Your ph should not be steady. With co2 injection the ph of your water should be dropping and you would like it to drop about a point. Are you using a drop checker at all to give you any kind of idea where your co2 levels are? What is the baseline ph of your tap water? You can't really base your co2 on BPS. For instance the bps on my 40b is so much I can't count it. 

For diffusion I see you're using a in tank ceramic disc. Do you have anything pushing the co2 throughout the tank or is it just rising to the surface?

And crypts will pretty much melt if you look at them the wrong way, but they will bounce back if left alone. 

Oh, and for long term use look into a set of dry ferts. Seachem ferts are great but will get expensive long term. 

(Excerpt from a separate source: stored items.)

What follows belongs to an exercise in optimizing a design on an open flow for small area, a short achievable clock period and few clock cycles per item; a production flow would make more cautious choices. In this exercise RTL edits were held to simulation tests only and were not proved equivalent to the original. Power figures rest on the tool's default switching activity, not on a simulated workload.

**flow/design.v**
```verilog
`timescale 1ns/1ps
package dataPkg;
	parameter int WordBits = 32;
	typedef logic [WordBits-1:0] wordT;
	typedef logic [2*WordBits-1:0] dwordT;
	parameter int MulDivCycles = WordBits;
	parameter wordT DivZeroQuot = '1;
endpackage
`timescale 1ns/1ps
package ctrlPkg;
	typedef enum logic [3:0] {
		OpAdd,
		OpSub,
		OpAnd,
		OpOr,
		OpShr,
		OpShra,
		OpShl,
		OpRor,
		OpRol,
		OpNeg,
		OpNot,
		OpMul,   
		OpDiv    
	} aluOpT;
	typedef enum int unsigned {
		SrcPc,
		SrcIr,
		SrcZhi,
		SrcZlo,
		SrcMdr,
		SrcReg0   
	} busSrcT;
endpackage
`timescale 1ns/1ps
module RegisterFile #(
	parameter int NumRegs = 16
) (
	input logic Clock,
	input logic rst,
	input dataPkg::wordT busM,
	input logic pcIn,
	input logic irIn,
	input logic yIn,
	input logic [NumRegs-1:0] regIn,
	output logic [NumRegs*dataPkg::WordBits-1:0] regs,   
	output dataPkg::wordT pc,
	output dataPkg::wordT ir,
	output dataPkg::wordT y
);
	always_ff @(posedge Clock) begin
		for (int i = 0; i < NumRegs; i++) begin
			if (regIn[i] | rst) begin
				regs[i*dataPkg::WordBits +: dataPkg::WordBits] <= busM;
			end
		end
	end
	always_ff @(posedge Clock) begin
		if (pcIn | rst) begin
			pc <= busM;
		end
	end
	always_ff @(posedge Clock) begin
		if (irIn | rst) begin
			ir <= busM;
		end
	end
	always_ff @(posedge Clock) begin
		if (yIn | rst) begin
			y <= busM;
		end
	end
endmodule
`timescale 1ns/1ps
module MemoryPort (
	input logic Clock,
	input logic rst,
	input dataPkg::wordT busM,
	input dataPkg::wordT mdataIn,
	input logic marIn,
	input logic mdrIn,
	input logic read,
	output dataPkg::wordT mar,
	output dataPkg::wordT mdr
);
	always_ff @(posedge Clock) begin
		if (marIn | rst) begin
			mar <= busM;   
		end
	end
	always_ff @(posedge Clock) begin
		if (mdrIn | rst) begin
			mdr <= (read && !rst) ? mdataIn : busM;
		end
	end
endmodule
`timescale 1ns/1ps
module BusMux #(
	parameter int NumRegs = 16
) (
	input logic [NumRegs*dataPkg::WordBits-1:0] regs,   
	input dataPkg::wordT pc,
	input dataPkg::wordT ir,
	input dataPkg::wordT zHi,
	input dataPkg::wordT zLo,
	input dataPkg::wordT mdr,
	input logic pcOut,
	input logic irOut,
	input logic zHiOut,
	input logic zLoOut,
	input logic mdrOut,
	input logic [NumRegs-1:0] regOut,
	output dataPkg::wordT busOut
);
	localparam int NumSrc = int'(ctrlPkg::SrcReg0) + NumRegs;
	logic [NumSrc-1:0] sel;
	logic [NumSrc-1:0] grant;
	logic [NumSrc-1:0] lowerMask;
	logic [NumSrc*dataPkg::WordBits-1:0] src;
	always_comb begin
		sel[ctrlPkg::SrcPc] = pcOut;
		sel[ctrlPkg::SrcIr] = irOut;
		sel[ctrlPkg::SrcZhi] = zHiOut;
		sel[ctrlPkg::SrcZlo] = zLoOut;
		sel[ctrlPkg::SrcMdr] = mdrOut;
		src[int'(ctrlPkg::SrcPc)*dataPkg::WordBits +: dataPkg::WordBits] = pc;
		src[int'(ctrlPkg::SrcIr)*dataPkg::WordBits +: dataPkg::WordBits] = ir;
		src[int'(ctrlPkg::SrcZhi)*dataPkg::WordBits +: dataPkg::WordBits] = zHi;
		src[int'(ctrlPkg::SrcZlo)*dataPkg::WordBits +: dataPkg::WordBits] = zLo;
		src[int'(ctrlPkg::SrcMdr)*dataPkg::WordBits +: dataPkg::WordBits] = mdr;
		for (int i = 0; i < NumRegs; i++) begin
			sel[int'(ctrlPkg::SrcReg0) + i] = regOut[i];
			src[(int'(ctrlPkg::SrcReg0) + i)*dataPkg::WordBits +: dataPkg::WordBits] = regs[i*dataPkg::WordBits +: dataPkg::WordBits];
		end
	end
	always_comb begin
		for (int i = 0; i < NumSrc; i++) begin
			lowerMask = '0;
			for (int j = 0; j < i; j++) lowerMask[j] = 1'b1;
			grant[i] = sel[i] & ~(|(sel & lowerMask));
		end
	end
	always_comb begin
		busOut = '0;
		for (int i = 0; i < NumSrc; i++) begin
			busOut = busOut | (src[i*dataPkg::WordBits +: dataPkg::WordBits] & {dataPkg::WordBits{grant[i]}});
		end
	end
endmodule
`timescale 1ns/1ps
module AluStage (
	input logic Clock,
	input logic rst,
	input dataPkg::wordT y,
	input dataPkg::wordT busIn,
	input logic [3:0] aluOp,
	input logic incPc,
	input logic zIn,
	input logic mdReq,
	output dataPkg::wordT zHi,
	output dataPkg::wordT zLo,
	output logic mdAck,
	output logic mdReqOut,
	output logic mdIsDiv,
	output dataPkg::wordT mdA,
	output dataPkg::wordT mdB,
	output dataPkg::wordT mdANorm,   
	input logic [4:0] mdNormAmt,
	output logic mdALtB,   
	input logic mdAckIn,
	input dataPkg::dwordT mdResult   
);
	dataPkg::wordT a;
	logic [3:0] op;
	logic [4:0] sh;
	logic isMulDiv;
	assign a = incPc ? dataPkg::wordT'(1) : y;   
	assign op = incPc ? ctrlPkg::OpAdd : aluOp;
	assign sh = busIn[4:0];
	assign isMulDiv = (op == ctrlPkg::OpMul) || (op == ctrlPkg::OpDiv);
	assign mdReqOut = mdReq && isMulDiv;
	assign mdIsDiv = (op == ctrlPkg::OpDiv);
	assign mdA = y;
	assign mdB = busIn;
	assign mdAck = mdAckIn;
	logic isSub, isNeg, inv, cin;
	dataPkg::wordT addA, addB, sum;
	assign isSub = (op == ctrlPkg::OpSub);
	assign isNeg = (op == ctrlPkg::OpNeg);
	assign inv = isSub || isNeg || isMulDiv;
	assign addA = isNeg ? '0 : a;
	assign addB = inv ? ~busIn : busIn;
	assign cin = inv;
	logic [33:0] wide;
	assign wide = {1'b0, addA, cin} + {1'b0, addB, cin};
	assign sum = wide[32:1];
	assign mdALtB = !wide[33];
	logic left;
	logic [4:0] amt;
	dataPkg::wordT rotIn;
	dataPkg::wordT rot [6];
	assign left = isMulDiv || (op == ctrlPkg::OpShl) || (op == ctrlPkg::OpRol);
	assign amt = isMulDiv ? ~mdNormAmt : (left ? ~sh : sh);
	assign rotIn = left ? {a[0], a[31:1]} : a;
	always_comb begin
		rot[0] = rotIn;
		for (int j = 0; j < 5; j++) begin
			rot[j+1] = amt[j] ? ((rot[j] >> (1 << j)) | (rot[j] << (32 - (1 << j)))) : rot[j];
		end
	end
	assign mdANorm = rot[5];
	dataPkg::wordT therm, keep, shRes;
	logic fill;
	assign therm = '1 << sh;
	always_comb begin
		for (int i = 0; i < 32; i++) begin
			if (op == ctrlPkg::OpShr || op == ctrlPkg::OpShra) begin
				keep[i] = therm[31-i];
			end else if (op == ctrlPkg::OpShl) begin
				keep[i] = therm[i];
			end else begin
				keep[i] = 1'b1;
			end
		end
	end
	assign fill = (op == ctrlPkg::OpShra) && a[31];
	assign shRes = (rot[5] & keep) | ({32{fill}} & ~keep);
	dataPkg::wordT lo;
	always_comb begin
		case (op)
			ctrlPkg::OpAdd, ctrlPkg::OpSub, ctrlPkg::OpNeg: lo = sum;
			ctrlPkg::OpAnd: lo = a & busIn;
			ctrlPkg::OpOr: lo = a | busIn;
			ctrlPkg::OpShr, ctrlPkg::OpShra, ctrlPkg::OpShl, ctrlPkg::OpRor, ctrlPkg::OpRol: lo = shRes;
			ctrlPkg::OpNot: lo = ~busIn;
			ctrlPkg::OpMul: lo = mdResult[63:32];
			ctrlPkg::OpDiv: lo = mdResult[31:0];
			default: lo = '0;
		endcase
	end
	always_ff @(posedge Clock) begin
		if (zIn | rst) begin
			zHi <= rst ? '0 : (op == ctrlPkg::OpMul) ? mdResult[31:0]
				: (op == ctrlPkg::OpDiv) ? mdResult[63:32] : '0;
			zLo <= rst ? '0 : lo;
		end
	end
endmodule
`timescale 1ns/1ps
module MulDivUnit (
	input logic Clock,
	input logic rst,
	input logic mdReq,
	input logic mdIsDiv,
	input dataPkg::wordT mdA,       
	input dataPkg::wordT mdB,       
	input dataPkg::wordT mdANorm,   
	input logic mdALtB,
	output logic [4:0] mdNormAmt,
	output logic mdAck,
	output dataPkg::dwordT mdResult   
);
	logic active;
	logic ack;
	logic isDiv;
	logic [4:0] cnt;   
	dataPkg::wordT opnd;   
	dataPkg::wordT hi;
	dataPkg::wordT lo;
	logic [5:0] lz;
	always_comb begin
		lz = 6'd32;
		for (int i = 0; i < 32; i++) begin
			if (mdA[i]) begin
				lz = 6'(31 - i);
			end
		end
	end
	logic bZero, divEarly;
	logic [4:0] nStart;
	assign bZero = (mdB == '0);
	assign divEarly = mdIsDiv && (bZero || mdALtB);
	assign mdNormAmt = {lz[4:1], 1'b0};
	assign nStart = (lz[5] || bZero || divEarly) ? 5'd0 : 5'd16 - {1'b0, lz[4:1]};
	dataPkg::wordT hiStart, loStart;
	assign hiStart = divEarly ? mdA : '0;
	assign loStart = (mdIsDiv && bZero) ? dataPkg::DivZeroQuot
		: (divEarly || bZero) ? '0 : mdANorm;
	logic c1, c2, q1, q2;
	dataPkg::wordT x1, y1, sum1, r1, x2, y2, sum2, r2, loNext;
	assign x1 = {hi[30:0], isDiv & lo[31]};
	assign y1 = isDiv ? ~opnd : (lo[31] ? opnd : '0);
	assign {c1, sum1} = {1'b0, x1} + {1'b0, y1} + {32'd0, isDiv};
	assign q1 = hi[31] | c1;
	assign r1 = (q1 || !isDiv) ? sum1 : x1;
	assign x2 = {r1[30:0], isDiv & lo[30]};
	assign y2 = isDiv ? ~opnd : (lo[30] ? opnd : '0);
	assign {c2, sum2} = {1'b0, x2} + {1'b0, y2} + {32'd0, isDiv};
	assign q2 = r1[31] | c2;
	assign r2 = (q2 || !isDiv) ? sum2 : x2;
	assign loNext = {lo[29:0], isDiv ? q1 : hi[31], isDiv ? q2 : r1[31]}
		+ {30'd0, !isDiv & c1, !isDiv & c2};
	dataPkg::dwordT stepNext;
	assign stepNext = (cnt == '0) ? {hi, lo} : {r2, loNext};
	assign mdResult = stepNext;
	assign mdAck = ack;
	logic start;
	assign start = mdReq && !active;
	always_ff @(posedge Clock) begin
		if (rst) begin
			active <= 1'b0;
			ack <= 1'b0;
			cnt <= '0;
		end else if (start) begin
			active <= 1'b1;
			ack <= (nStart <= 5'd1);
			cnt <= nStart;
		end else begin
			active <= active && mdReq;
			ack <= active && mdReq && (ack || cnt <= 5'd2);
			if (cnt != '0) begin
				cnt <= cnt - 5'd1;
			end
		end
	end
	always_ff @(posedge Clock) begin
		if (start) begin
			isDiv <= mdIsDiv;
			opnd <= mdB;
			hi <= hiStart;
			lo <= loStart;
		end else begin
			{hi, lo} <= stepNext;
		end
	end
endmodule
`timescale 1ns/1ps
module DataPath (
	input logic Clock,
	input logic rst,
	input logic pcIn,
	input logic irIn,
	input logic yIn,
	input logic marIn,
	input logic mdrIn,
	input logic zIn,
	input logic [15:0] regIn,
	input logic pcOut,
	input logic irOut,
	input logic zHiOut,
	input logic zLoOut,
	input logic mdrOut,
	input logic [15:0] regOut,
	input logic read,
	input logic incPc,
	input logic [3:0] aluOp,
	input logic [31:0] mdataIn,
	input logic mdReq,
	output logic mdAck,
	output logic [31:0] busOut,
	output logic [31:0] memAddr
);
	localparam int NumRegs = 16;
	logic [NumRegs*dataPkg::WordBits-1:0] regs;
	dataPkg::wordT pc, ir, y;
	dataPkg::wordT mdr;
	dataPkg::wordT zHi, zLo;
	dataPkg::wordT busM;   
	logic mdReqInt;
	logic mdIsDiv;
	dataPkg::wordT mdA, mdB, mdANorm;
	logic [4:0] mdNormAmt;
	logic mdAckInt;
	logic mdALtB;
	dataPkg::dwordT mdResult;
	assign busM = busOut & {dataPkg::WordBits{~rst}};
	RegisterFile #(.NumRegs(NumRegs)) regFile0 (
		.Clock(Clock), .rst(rst), .busM(busM),
		.pcIn(pcIn), .irIn(irIn), .yIn(yIn), .regIn(regIn),
		.regs(regs), .pc(pc), .ir(ir), .y(y)
	);
	MemoryPort memPort0 (
		.Clock(Clock), .rst(rst), .busM(busM), .mdataIn(mdataIn),
		.marIn(marIn), .mdrIn(mdrIn), .read(read),
		.mar(memAddr), .mdr(mdr)
	);
	BusMux #(.NumRegs(NumRegs)) busMux0 (
		.regs(regs), .pc(pc), .ir(ir), .zHi(zHi), .zLo(zLo), .mdr(mdr),
		.pcOut(pcOut), .irOut(irOut), .zHiOut(zHiOut), .zLoOut(zLoOut),
		.mdrOut(mdrOut), .regOut(regOut), .busOut(busOut)
	);
	AluStage alu0 (
		.Clock(Clock), .rst(rst), .y(y), .busIn(busOut), .aluOp(aluOp),
		.incPc(incPc), .zIn(zIn), .mdReq(mdReq),
		.zHi(zHi), .zLo(zLo), .mdAck(mdAck),
		.mdReqOut(mdReqInt), .mdIsDiv(mdIsDiv), .mdA(mdA), .mdB(mdB),
		.mdANorm(mdANorm), .mdNormAmt(mdNormAmt), .mdALtB(mdALtB),
		.mdAckIn(mdAckInt), .mdResult(mdResult)
	);
	MulDivUnit mulDiv0 (
		.Clock(Clock), .rst(rst),
		.mdReq(mdReqInt), .mdIsDiv(mdIsDiv), .mdA(mdA), .mdB(mdB),
		.mdANorm(mdANorm), .mdNormAmt(mdNormAmt), .mdALtB(mdALtB),
		.mdAck(mdAckInt), .mdResult(mdResult)
	);
endmodule
```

Any other water parameters you have please post.


----------



## rywokast (Aug 2, 2016)

thanks for your speedy response  yea I'm not sure why it is like that I will measure the ph again tonight then tomorrow morning before co2 comes on to check for any changes.. unfortunately no drop checker atm ordered one from eBay should be here this will, but from the disc the bubbles go right into the output stream from the filter and I can see them all around the tank from bottom to top.. I know a ton get wasted I have a co2 reactor on the way also that I will be setting up as soon as I get it.. as for any other parameters you mean like ammonia etc? my ammonia, nitrites, and nitrates are all at 0.. I'm assuming that is because I just added fish the other day and any left over that the plants didn't use up was removed when I did a massive water change the night before I got fish.. well I'm glad to hear that about the algae hopefully it goes away although it seems to be steadily growing,,, if I decrease my lighting won't that affect my plants? especially like the dwarf hairgrass and various high light plants? it's very hard to know with LED but I'm assuming that I have quite high lighting for a tank of this size?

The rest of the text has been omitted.